### EXERCISE
Extract all lines that hold "roughly" from the records below.

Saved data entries
============

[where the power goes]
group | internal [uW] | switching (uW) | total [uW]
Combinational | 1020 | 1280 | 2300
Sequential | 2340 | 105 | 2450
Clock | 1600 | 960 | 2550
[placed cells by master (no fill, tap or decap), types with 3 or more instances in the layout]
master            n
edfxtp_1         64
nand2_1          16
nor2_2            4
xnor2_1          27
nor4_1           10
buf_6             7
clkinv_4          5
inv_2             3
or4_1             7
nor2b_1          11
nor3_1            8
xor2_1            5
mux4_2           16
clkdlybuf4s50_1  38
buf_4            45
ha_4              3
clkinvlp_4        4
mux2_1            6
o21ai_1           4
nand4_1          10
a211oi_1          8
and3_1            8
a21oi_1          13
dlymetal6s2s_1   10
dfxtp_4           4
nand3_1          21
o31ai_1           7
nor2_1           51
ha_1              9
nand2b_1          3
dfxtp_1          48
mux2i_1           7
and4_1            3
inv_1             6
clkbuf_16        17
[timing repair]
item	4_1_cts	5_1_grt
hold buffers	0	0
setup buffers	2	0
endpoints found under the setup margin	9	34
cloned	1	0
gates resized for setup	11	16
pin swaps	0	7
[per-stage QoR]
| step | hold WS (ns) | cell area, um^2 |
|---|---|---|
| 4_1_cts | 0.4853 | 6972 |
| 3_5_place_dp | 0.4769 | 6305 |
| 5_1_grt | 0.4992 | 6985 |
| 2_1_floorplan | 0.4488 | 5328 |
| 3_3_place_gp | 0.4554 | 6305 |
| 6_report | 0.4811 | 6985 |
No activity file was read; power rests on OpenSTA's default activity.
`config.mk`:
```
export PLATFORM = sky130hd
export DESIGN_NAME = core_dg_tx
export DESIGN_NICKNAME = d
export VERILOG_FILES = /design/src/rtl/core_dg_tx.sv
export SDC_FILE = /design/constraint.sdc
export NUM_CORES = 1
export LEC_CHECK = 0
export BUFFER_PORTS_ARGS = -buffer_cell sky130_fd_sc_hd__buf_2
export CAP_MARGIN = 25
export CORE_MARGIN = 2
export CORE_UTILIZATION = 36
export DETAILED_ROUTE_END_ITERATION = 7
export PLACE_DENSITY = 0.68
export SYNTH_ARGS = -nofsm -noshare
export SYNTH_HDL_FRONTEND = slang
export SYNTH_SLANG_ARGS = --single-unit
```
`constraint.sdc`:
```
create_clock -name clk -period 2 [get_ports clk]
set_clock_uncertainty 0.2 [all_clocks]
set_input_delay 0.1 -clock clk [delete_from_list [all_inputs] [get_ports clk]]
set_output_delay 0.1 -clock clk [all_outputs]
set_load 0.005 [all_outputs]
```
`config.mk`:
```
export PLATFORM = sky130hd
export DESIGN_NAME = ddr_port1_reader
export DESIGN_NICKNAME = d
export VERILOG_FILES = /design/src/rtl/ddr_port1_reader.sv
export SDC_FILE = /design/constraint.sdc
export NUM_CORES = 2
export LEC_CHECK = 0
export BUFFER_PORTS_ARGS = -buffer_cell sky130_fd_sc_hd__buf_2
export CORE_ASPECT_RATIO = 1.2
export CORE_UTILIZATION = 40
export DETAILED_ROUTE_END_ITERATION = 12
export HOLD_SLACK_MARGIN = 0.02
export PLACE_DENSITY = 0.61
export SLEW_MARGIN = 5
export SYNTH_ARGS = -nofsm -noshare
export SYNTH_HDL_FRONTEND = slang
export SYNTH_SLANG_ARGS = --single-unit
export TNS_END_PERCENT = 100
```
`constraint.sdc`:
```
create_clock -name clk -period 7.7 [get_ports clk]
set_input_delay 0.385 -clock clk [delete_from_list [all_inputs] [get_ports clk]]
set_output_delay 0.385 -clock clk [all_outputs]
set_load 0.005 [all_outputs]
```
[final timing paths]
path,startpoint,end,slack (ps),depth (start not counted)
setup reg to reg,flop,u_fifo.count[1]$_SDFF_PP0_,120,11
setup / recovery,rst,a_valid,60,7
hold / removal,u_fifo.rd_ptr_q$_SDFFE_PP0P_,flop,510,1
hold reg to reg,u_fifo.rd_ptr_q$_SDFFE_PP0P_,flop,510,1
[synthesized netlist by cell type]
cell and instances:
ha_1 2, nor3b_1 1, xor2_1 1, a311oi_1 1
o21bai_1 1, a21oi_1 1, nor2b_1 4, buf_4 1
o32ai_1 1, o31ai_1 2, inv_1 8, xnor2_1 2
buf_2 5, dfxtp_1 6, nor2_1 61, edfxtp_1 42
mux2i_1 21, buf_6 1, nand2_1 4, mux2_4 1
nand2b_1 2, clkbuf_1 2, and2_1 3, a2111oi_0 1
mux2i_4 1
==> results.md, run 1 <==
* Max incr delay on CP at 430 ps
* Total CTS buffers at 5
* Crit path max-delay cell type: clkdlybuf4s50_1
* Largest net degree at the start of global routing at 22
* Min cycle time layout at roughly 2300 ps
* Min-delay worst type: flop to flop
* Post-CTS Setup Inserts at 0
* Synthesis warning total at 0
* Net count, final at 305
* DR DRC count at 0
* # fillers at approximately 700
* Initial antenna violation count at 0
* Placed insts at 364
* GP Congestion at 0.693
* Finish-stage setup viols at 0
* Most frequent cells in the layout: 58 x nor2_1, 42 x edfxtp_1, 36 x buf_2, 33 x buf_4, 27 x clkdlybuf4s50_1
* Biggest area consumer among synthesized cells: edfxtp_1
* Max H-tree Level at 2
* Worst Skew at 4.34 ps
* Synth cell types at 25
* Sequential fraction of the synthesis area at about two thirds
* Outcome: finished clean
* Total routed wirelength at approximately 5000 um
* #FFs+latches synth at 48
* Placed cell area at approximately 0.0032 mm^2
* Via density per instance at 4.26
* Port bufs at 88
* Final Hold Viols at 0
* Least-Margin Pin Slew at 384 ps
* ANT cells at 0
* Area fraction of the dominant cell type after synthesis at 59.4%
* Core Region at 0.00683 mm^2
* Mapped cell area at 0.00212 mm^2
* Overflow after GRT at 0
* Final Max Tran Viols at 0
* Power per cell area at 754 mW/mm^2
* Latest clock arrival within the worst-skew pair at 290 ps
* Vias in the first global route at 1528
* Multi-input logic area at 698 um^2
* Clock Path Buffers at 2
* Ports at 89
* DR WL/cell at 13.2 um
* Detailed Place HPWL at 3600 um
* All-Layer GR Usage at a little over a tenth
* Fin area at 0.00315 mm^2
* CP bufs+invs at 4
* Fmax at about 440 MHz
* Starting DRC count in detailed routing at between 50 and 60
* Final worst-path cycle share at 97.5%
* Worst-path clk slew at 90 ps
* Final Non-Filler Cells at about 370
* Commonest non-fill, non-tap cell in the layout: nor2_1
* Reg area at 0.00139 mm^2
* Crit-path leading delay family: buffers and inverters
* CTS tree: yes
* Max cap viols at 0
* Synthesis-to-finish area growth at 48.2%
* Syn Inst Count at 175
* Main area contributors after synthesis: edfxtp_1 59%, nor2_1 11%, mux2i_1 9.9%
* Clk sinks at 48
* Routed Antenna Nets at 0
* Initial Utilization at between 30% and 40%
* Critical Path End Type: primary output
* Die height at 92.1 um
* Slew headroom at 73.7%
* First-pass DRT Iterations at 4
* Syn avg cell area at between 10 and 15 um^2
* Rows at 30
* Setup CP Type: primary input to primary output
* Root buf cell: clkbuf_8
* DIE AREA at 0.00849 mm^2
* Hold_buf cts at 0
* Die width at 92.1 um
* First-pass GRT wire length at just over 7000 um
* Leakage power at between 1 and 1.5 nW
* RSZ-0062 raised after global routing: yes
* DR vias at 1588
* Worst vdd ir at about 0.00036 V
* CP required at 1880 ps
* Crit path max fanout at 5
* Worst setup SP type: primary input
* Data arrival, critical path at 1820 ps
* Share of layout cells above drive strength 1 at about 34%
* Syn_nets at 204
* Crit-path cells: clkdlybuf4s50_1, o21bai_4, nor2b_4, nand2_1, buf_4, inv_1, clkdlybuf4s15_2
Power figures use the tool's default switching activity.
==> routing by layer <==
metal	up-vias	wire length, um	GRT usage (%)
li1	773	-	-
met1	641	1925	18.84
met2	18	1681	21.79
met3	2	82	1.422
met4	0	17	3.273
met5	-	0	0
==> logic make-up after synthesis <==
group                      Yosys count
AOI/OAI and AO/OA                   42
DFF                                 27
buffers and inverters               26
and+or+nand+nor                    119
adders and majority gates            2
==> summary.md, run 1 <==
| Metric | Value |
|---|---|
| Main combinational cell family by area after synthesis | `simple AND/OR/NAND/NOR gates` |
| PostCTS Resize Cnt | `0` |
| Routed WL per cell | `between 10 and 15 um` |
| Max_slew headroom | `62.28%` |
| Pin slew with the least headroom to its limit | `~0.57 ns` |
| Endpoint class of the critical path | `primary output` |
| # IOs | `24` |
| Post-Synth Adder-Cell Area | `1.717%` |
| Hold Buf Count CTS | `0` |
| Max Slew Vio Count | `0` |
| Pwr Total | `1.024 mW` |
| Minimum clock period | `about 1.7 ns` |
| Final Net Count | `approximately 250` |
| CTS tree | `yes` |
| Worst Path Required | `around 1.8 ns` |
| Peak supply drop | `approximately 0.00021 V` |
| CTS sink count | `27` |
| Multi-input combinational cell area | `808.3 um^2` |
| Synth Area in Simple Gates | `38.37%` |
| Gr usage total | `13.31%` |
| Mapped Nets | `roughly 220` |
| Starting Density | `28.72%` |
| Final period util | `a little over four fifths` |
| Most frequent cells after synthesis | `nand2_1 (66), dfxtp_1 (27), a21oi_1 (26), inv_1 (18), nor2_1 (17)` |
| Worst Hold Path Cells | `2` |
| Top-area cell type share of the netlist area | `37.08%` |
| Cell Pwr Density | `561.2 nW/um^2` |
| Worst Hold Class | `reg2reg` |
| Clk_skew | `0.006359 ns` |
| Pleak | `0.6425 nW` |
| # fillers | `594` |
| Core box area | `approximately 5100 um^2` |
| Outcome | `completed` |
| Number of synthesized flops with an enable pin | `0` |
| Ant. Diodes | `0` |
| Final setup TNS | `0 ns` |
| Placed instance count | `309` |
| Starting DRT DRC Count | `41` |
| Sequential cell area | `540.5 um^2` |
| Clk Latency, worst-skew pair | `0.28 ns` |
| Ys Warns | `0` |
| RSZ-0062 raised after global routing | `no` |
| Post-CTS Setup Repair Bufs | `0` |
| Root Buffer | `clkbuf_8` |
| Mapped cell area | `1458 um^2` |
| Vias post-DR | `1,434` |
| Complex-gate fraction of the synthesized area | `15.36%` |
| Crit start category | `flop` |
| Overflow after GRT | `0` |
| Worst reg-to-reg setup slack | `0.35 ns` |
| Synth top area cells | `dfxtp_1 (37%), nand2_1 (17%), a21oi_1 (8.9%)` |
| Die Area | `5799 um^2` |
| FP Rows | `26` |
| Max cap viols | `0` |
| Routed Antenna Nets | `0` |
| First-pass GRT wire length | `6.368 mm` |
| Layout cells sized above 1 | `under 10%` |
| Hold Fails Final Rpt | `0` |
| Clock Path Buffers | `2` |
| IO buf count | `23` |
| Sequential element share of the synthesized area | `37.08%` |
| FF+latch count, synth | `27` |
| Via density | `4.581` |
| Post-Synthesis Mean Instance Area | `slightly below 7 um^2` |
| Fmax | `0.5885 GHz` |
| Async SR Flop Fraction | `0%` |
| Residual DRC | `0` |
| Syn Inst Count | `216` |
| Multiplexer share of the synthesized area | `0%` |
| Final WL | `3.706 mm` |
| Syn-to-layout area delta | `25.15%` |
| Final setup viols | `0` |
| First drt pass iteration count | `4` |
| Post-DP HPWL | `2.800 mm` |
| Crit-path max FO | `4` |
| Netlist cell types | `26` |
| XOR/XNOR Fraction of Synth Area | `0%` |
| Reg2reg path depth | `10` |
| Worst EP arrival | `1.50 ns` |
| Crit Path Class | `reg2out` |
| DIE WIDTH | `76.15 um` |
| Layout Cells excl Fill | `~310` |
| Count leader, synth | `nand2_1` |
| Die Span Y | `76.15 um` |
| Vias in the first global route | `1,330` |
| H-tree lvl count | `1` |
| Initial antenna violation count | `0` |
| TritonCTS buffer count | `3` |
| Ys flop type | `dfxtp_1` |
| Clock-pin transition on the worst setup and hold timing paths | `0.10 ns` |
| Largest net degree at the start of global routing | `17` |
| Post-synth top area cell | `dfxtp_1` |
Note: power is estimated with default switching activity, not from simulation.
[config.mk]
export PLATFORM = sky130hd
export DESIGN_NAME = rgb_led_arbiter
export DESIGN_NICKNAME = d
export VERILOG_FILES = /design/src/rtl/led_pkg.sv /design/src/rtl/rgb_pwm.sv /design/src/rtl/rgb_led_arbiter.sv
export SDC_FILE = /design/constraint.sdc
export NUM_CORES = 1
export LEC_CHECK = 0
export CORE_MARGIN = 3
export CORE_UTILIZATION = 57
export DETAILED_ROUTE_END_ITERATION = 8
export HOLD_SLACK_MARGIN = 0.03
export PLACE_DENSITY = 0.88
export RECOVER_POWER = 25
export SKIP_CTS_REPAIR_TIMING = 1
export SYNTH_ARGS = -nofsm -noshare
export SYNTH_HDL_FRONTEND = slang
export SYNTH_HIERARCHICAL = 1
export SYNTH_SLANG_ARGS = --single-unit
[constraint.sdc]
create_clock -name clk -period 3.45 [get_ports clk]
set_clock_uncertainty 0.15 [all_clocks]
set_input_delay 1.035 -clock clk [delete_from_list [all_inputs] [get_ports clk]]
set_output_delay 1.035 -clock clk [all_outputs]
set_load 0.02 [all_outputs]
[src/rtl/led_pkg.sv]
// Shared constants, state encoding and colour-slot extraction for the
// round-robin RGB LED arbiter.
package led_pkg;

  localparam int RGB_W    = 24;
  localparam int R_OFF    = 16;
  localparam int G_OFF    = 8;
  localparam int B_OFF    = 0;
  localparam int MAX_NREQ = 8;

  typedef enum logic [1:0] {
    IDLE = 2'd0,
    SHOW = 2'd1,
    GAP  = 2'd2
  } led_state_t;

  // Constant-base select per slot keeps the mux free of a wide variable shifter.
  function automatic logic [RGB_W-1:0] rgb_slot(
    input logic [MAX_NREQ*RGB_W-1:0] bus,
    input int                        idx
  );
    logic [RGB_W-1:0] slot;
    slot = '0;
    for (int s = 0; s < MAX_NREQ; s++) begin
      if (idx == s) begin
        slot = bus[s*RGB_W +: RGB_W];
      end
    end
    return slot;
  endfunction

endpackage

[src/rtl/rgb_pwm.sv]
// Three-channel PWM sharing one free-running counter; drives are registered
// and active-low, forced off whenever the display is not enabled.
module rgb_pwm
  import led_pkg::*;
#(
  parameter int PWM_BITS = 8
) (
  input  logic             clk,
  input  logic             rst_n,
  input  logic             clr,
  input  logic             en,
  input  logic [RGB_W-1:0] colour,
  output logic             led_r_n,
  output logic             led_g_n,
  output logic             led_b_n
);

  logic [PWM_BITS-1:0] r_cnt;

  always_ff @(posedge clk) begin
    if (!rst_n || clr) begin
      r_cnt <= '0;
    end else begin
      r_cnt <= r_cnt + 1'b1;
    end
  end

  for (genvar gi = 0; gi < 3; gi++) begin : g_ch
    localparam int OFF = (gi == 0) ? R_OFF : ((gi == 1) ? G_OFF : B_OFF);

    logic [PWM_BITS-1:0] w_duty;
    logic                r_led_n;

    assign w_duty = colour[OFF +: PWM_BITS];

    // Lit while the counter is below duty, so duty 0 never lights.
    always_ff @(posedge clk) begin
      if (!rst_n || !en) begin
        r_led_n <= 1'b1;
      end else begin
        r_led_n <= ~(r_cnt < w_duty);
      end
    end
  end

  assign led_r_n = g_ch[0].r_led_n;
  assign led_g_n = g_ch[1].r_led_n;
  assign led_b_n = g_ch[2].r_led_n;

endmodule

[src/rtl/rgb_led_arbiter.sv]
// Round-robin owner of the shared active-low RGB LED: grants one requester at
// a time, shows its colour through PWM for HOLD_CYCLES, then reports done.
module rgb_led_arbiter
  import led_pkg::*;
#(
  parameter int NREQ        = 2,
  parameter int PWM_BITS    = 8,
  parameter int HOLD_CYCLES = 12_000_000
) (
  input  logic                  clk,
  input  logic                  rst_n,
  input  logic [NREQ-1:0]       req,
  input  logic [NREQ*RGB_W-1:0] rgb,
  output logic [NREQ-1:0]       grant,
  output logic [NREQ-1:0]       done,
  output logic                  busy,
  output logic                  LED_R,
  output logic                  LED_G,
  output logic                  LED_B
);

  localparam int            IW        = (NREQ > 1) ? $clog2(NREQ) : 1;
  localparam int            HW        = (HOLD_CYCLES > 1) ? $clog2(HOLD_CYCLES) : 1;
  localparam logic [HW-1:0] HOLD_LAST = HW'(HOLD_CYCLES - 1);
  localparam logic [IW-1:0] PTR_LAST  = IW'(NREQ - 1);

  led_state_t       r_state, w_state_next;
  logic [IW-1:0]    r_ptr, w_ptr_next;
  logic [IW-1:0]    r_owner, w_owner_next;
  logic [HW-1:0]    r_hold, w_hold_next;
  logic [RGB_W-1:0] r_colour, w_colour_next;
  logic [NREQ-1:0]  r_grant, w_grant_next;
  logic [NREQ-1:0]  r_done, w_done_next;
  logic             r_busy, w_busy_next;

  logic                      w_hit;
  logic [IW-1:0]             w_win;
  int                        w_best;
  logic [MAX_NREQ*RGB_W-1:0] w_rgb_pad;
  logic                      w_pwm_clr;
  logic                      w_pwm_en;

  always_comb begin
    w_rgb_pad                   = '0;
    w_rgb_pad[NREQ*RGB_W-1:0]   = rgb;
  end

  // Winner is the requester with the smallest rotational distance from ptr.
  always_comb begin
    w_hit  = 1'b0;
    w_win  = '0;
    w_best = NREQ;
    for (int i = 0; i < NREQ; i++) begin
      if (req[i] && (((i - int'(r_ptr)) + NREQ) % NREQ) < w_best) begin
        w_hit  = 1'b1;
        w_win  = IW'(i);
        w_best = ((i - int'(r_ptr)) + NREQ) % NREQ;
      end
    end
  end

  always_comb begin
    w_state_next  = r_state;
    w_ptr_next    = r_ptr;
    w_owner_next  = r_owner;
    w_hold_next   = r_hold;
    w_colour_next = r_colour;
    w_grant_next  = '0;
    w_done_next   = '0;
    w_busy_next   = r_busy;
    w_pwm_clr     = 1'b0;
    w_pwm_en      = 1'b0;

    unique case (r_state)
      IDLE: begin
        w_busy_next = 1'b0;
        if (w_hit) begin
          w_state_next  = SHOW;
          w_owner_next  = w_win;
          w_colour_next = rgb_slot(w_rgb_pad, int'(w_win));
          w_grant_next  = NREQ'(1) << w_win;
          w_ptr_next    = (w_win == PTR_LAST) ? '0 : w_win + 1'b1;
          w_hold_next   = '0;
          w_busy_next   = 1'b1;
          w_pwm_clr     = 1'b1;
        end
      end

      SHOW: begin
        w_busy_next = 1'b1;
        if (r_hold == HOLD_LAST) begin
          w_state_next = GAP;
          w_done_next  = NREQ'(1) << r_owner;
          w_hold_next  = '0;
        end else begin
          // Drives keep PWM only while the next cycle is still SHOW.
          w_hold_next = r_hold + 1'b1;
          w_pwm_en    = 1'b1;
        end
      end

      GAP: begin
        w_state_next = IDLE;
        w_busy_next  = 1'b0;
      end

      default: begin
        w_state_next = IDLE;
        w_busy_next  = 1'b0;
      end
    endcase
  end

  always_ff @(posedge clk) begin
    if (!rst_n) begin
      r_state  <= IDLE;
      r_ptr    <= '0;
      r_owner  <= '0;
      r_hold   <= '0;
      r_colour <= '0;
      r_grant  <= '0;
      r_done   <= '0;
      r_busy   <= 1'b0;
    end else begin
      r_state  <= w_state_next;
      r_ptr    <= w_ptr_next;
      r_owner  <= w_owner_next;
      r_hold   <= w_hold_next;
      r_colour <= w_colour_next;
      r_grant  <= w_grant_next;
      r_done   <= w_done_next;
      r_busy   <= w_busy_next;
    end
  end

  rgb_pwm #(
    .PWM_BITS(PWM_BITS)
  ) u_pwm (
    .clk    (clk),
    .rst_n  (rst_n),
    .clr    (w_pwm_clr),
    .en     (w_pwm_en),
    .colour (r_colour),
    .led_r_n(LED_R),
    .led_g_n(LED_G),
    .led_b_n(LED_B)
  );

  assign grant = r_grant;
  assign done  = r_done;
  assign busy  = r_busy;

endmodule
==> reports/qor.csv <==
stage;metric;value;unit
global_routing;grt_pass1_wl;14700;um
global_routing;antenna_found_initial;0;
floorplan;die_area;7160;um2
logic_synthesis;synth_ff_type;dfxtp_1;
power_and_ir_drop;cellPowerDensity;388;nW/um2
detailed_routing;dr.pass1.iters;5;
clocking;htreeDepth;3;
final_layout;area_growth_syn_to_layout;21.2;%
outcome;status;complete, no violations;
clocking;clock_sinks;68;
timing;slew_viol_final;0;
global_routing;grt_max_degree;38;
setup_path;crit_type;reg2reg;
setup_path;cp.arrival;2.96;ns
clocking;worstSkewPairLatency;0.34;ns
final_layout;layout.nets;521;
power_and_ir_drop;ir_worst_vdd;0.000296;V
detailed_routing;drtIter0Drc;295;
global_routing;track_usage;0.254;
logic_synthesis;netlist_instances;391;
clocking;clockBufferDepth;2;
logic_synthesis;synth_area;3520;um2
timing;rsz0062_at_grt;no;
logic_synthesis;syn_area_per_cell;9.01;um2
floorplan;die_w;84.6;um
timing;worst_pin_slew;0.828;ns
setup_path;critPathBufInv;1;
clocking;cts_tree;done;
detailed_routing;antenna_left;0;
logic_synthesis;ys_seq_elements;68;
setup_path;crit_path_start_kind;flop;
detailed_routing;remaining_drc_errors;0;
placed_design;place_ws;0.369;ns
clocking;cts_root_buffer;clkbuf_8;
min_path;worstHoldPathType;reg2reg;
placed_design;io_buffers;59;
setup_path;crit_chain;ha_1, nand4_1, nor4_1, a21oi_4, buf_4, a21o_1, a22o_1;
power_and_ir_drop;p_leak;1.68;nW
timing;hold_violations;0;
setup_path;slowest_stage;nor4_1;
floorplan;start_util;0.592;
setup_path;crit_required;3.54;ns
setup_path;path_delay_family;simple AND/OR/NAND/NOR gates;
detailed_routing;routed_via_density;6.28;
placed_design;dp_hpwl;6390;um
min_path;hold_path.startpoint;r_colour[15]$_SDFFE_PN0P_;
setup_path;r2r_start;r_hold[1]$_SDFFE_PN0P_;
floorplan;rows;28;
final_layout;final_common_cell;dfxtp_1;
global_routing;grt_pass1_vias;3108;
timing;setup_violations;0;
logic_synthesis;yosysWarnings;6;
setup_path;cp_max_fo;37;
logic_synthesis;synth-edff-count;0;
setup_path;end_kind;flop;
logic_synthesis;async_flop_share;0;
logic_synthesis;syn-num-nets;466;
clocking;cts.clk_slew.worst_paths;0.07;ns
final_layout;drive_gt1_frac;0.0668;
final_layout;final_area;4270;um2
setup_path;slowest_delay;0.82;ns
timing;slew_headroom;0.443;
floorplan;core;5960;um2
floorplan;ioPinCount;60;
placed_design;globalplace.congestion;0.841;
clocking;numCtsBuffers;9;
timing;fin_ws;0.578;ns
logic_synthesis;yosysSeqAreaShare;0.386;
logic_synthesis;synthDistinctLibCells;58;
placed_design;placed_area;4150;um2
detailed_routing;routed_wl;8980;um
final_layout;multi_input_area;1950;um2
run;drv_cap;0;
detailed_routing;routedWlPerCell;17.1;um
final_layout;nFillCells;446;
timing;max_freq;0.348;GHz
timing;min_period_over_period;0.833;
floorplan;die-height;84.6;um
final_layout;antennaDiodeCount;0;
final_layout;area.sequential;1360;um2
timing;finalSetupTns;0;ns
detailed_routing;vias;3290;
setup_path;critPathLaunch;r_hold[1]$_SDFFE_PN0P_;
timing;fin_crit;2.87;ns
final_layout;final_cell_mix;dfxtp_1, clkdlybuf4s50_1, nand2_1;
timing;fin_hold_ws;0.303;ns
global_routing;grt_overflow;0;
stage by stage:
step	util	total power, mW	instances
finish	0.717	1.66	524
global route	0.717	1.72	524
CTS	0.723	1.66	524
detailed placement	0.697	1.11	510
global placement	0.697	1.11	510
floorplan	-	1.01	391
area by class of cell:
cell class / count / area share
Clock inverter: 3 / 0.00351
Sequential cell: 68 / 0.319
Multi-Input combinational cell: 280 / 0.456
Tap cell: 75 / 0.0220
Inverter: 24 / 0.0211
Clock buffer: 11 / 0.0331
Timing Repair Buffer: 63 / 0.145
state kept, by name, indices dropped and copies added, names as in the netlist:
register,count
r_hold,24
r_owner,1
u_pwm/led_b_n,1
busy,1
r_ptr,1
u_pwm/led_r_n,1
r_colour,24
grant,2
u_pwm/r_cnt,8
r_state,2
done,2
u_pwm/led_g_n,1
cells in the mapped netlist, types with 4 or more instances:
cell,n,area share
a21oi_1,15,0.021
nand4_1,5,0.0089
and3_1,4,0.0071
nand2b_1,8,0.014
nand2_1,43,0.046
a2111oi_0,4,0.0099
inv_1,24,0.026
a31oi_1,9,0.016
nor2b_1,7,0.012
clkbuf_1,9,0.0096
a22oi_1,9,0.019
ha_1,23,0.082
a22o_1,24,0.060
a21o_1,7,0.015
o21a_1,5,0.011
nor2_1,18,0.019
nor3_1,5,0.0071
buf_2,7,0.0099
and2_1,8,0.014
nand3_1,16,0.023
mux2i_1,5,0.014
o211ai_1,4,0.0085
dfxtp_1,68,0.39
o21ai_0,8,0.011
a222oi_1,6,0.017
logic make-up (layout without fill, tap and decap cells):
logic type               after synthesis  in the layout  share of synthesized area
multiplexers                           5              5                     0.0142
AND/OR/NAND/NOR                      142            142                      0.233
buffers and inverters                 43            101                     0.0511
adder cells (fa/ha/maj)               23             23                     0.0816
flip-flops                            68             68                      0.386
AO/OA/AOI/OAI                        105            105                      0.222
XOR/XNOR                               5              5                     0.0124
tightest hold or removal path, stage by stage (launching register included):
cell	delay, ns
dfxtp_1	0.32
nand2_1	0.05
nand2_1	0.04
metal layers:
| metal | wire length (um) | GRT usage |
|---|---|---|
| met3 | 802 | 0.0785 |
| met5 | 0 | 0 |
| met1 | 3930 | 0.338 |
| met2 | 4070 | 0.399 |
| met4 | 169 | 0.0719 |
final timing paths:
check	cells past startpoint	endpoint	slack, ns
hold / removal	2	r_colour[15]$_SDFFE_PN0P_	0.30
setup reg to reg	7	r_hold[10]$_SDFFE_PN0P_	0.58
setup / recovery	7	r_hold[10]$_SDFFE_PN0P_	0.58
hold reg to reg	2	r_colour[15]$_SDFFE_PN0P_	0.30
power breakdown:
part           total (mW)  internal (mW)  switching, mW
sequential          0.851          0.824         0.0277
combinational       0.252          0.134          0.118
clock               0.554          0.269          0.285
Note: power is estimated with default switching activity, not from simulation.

============

### SOLUTION FOR THIS TASK
* Min cycle time layout at roughly 2300 ps
| Mapped Nets | `roughly 220` |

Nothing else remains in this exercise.